■ **Entries provided**
··········

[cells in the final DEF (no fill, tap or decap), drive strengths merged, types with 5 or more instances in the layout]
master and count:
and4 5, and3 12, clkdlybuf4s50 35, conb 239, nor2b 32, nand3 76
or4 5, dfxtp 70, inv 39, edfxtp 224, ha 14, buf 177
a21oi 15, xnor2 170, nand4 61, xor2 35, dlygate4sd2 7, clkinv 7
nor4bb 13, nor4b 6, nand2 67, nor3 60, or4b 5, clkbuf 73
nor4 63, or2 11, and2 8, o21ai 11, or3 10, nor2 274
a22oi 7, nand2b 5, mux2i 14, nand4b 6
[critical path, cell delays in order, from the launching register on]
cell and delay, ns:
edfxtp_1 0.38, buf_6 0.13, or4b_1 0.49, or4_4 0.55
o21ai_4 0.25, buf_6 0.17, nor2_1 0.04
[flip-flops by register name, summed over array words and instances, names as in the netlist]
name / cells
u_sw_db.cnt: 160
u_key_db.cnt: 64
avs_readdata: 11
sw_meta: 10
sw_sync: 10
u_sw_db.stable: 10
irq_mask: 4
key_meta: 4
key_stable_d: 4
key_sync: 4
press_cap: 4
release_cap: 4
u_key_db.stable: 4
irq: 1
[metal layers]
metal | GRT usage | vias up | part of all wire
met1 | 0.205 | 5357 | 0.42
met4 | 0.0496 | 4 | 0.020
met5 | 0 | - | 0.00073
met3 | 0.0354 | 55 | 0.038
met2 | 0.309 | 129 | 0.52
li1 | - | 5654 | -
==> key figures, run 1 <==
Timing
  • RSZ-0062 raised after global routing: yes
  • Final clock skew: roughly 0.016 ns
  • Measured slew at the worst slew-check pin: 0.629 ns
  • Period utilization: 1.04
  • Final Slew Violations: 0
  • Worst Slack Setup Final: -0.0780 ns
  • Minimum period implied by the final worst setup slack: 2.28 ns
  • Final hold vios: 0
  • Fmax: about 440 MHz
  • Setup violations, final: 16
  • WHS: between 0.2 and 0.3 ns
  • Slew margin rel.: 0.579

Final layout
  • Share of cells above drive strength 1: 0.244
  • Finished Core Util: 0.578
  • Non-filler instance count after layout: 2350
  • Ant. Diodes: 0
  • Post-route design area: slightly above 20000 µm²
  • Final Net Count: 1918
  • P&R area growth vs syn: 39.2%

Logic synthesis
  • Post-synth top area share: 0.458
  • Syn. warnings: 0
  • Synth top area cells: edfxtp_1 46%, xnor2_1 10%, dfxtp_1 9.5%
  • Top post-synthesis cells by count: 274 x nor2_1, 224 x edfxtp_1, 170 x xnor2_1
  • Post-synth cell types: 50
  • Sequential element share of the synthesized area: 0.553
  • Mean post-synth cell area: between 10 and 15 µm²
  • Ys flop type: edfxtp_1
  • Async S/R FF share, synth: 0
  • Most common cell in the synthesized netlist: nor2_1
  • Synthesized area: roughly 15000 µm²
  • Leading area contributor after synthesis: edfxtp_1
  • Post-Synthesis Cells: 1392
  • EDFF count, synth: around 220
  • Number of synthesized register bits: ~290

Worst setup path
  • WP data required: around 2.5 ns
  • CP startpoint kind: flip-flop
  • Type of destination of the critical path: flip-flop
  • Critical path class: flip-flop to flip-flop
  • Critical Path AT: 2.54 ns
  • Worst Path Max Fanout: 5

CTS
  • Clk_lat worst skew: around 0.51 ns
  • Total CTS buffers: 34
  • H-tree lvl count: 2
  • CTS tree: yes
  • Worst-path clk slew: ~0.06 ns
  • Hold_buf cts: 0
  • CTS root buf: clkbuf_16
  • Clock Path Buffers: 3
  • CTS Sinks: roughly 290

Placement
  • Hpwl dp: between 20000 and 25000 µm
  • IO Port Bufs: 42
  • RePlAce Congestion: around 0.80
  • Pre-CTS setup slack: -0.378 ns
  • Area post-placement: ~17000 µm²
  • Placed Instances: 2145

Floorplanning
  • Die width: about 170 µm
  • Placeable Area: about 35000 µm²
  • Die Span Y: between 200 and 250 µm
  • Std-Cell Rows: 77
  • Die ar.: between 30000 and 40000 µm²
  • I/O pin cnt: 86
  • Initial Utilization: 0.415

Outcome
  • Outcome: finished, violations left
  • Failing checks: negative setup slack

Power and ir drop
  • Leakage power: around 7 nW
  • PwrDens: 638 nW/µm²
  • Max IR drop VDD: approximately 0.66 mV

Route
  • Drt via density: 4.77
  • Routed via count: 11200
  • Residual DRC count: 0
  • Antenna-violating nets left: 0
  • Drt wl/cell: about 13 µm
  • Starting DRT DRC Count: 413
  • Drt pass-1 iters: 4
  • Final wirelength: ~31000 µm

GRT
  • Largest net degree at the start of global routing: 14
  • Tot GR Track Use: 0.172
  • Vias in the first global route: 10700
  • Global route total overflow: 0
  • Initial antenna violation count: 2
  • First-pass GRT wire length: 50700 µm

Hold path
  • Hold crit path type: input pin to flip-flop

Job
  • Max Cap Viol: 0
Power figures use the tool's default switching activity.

··········

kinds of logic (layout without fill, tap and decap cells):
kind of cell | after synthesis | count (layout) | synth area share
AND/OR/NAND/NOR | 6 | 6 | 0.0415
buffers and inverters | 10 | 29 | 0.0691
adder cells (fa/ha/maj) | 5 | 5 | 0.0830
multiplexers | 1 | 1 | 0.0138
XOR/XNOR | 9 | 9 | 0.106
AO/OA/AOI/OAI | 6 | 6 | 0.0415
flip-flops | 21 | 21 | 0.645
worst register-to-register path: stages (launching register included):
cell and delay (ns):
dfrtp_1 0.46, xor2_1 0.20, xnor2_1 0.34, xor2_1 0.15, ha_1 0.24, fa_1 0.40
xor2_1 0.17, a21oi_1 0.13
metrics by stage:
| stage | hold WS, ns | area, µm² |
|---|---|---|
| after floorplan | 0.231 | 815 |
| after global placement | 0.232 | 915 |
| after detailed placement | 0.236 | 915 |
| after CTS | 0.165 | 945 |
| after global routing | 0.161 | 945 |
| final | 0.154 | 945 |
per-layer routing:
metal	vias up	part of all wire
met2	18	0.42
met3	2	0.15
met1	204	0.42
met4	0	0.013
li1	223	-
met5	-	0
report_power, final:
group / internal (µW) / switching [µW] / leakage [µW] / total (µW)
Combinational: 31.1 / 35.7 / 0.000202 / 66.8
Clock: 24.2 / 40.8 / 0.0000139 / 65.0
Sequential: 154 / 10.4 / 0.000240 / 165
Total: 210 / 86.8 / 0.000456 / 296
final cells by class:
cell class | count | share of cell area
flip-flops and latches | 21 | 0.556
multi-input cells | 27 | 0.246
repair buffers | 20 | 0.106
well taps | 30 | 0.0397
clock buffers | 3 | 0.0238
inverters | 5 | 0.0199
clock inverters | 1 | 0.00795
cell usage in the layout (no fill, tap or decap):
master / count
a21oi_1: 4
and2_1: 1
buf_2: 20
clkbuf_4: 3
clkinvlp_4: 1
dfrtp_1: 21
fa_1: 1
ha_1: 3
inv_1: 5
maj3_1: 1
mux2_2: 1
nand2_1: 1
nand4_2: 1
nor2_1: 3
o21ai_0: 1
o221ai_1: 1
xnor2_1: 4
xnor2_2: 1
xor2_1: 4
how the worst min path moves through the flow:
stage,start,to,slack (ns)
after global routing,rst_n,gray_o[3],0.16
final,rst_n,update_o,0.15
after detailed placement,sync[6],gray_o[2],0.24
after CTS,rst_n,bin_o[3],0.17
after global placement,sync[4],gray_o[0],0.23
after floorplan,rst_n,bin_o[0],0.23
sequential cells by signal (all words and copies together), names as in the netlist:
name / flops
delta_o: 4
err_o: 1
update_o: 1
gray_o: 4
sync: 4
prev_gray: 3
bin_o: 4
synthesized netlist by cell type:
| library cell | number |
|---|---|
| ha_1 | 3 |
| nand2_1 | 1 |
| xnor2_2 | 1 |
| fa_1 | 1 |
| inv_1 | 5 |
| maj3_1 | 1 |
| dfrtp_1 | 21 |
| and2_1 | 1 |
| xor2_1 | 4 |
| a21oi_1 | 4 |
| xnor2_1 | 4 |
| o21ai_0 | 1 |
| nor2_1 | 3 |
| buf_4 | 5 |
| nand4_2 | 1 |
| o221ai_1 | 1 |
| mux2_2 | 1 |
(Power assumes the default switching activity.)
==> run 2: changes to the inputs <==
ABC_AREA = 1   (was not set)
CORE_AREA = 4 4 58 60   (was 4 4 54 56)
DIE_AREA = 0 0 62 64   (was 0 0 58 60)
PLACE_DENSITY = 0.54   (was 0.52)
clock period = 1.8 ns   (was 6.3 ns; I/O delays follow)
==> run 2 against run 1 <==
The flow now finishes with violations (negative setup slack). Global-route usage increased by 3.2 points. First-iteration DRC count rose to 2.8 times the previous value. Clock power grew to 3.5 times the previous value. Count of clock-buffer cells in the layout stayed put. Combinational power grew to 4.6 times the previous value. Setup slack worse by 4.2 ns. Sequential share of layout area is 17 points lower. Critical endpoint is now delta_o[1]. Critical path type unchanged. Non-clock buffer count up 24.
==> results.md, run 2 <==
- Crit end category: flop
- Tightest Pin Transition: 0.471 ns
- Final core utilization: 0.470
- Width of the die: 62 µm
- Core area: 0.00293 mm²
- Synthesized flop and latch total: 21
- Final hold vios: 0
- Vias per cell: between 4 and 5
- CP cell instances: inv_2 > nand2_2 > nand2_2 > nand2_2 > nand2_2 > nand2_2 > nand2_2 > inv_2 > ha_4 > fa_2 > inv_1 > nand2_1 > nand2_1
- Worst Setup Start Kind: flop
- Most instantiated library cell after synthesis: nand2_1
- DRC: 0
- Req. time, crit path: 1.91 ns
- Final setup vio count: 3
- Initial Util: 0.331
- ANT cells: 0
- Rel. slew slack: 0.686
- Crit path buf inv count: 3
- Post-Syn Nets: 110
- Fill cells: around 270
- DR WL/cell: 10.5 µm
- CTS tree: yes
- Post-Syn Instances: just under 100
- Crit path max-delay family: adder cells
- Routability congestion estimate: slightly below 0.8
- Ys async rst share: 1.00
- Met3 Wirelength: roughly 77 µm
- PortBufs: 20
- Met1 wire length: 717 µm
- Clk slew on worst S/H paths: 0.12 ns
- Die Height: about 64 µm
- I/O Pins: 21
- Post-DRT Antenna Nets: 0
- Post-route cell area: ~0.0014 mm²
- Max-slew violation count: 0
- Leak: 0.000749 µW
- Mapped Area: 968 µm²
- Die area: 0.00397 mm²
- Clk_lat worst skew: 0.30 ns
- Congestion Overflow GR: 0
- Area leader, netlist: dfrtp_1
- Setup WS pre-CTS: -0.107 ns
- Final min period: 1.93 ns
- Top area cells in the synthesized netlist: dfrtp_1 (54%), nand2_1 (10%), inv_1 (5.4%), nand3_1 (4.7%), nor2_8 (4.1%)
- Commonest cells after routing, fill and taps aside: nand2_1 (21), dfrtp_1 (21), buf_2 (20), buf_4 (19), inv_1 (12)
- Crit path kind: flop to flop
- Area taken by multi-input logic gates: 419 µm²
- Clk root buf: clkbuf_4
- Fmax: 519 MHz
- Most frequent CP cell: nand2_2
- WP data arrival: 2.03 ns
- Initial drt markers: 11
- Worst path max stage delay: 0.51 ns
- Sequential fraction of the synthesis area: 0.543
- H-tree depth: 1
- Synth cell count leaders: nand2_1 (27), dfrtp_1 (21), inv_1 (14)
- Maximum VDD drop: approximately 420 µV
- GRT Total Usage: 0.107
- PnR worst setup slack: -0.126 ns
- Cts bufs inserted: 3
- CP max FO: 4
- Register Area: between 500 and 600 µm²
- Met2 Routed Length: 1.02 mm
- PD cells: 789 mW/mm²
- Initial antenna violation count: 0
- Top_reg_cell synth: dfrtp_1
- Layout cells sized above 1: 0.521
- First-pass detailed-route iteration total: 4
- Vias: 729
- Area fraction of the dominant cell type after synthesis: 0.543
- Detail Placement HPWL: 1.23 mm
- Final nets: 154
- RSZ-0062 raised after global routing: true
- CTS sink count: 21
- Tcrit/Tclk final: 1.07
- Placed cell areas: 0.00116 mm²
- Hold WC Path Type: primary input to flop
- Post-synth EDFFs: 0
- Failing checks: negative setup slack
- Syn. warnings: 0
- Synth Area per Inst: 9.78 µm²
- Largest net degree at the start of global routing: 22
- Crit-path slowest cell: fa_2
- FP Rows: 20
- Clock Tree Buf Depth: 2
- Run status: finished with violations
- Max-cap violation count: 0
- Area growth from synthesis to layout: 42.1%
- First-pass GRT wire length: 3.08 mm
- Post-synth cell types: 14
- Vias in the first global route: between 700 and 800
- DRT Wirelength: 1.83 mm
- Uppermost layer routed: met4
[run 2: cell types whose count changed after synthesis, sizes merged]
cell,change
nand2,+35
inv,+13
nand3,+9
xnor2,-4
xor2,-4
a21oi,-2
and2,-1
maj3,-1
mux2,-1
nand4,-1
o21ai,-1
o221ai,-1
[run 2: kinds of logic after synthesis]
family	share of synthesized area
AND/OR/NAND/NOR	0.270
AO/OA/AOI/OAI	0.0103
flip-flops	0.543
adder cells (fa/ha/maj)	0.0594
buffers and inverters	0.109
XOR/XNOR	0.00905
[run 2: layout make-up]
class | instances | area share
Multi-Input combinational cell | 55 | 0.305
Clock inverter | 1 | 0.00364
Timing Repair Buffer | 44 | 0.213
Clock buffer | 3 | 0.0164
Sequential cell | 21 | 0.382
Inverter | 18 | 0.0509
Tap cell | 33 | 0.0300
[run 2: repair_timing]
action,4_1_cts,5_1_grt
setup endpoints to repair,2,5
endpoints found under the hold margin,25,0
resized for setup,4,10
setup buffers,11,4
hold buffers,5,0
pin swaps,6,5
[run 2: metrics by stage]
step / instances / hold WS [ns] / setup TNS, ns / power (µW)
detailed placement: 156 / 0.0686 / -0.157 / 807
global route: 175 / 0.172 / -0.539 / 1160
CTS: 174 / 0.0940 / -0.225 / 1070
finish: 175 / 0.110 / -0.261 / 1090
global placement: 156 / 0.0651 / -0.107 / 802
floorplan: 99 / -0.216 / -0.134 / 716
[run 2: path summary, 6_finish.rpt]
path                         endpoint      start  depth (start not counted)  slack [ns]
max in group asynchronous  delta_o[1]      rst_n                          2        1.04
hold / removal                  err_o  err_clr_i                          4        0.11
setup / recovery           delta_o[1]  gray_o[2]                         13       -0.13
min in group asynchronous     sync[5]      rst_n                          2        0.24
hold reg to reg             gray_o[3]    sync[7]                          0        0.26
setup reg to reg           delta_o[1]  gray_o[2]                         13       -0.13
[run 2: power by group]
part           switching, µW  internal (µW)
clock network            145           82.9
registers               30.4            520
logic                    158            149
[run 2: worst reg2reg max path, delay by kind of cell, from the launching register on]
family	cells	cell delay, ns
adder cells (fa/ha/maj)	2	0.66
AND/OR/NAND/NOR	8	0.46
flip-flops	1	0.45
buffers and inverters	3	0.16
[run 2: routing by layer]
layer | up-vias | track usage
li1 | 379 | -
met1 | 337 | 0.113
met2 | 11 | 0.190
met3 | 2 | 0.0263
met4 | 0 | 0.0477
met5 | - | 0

··········

■ **Work order**
Within the listing above, the range opens at the line with "10 and 15 µm²" and closes at the line with "critical path: flip-flop". Reproduce exactly the lines of that range, including both ends.

■ **Final answer**
  • Mean post-synth cell area: between 10 and 15 µm²
  • Ys flop type: edfxtp_1
  • Async S/R FF share, synth: 0
  • Most common cell in the synthesized netlist: nor2_1
  • Synthesized area: roughly 15000 µm²
  • Leading area contributor after synthesis: edfxtp_1
  • Post-Synthesis Cells: 1392
  • EDFF count, synth: around 220
  • Number of synthesized register bits: ~290

Worst setup path
  • WP data required: around 2.5 ns
  • CP startpoint kind: flip-flop
  • Type of destination of the critical path: flip-flop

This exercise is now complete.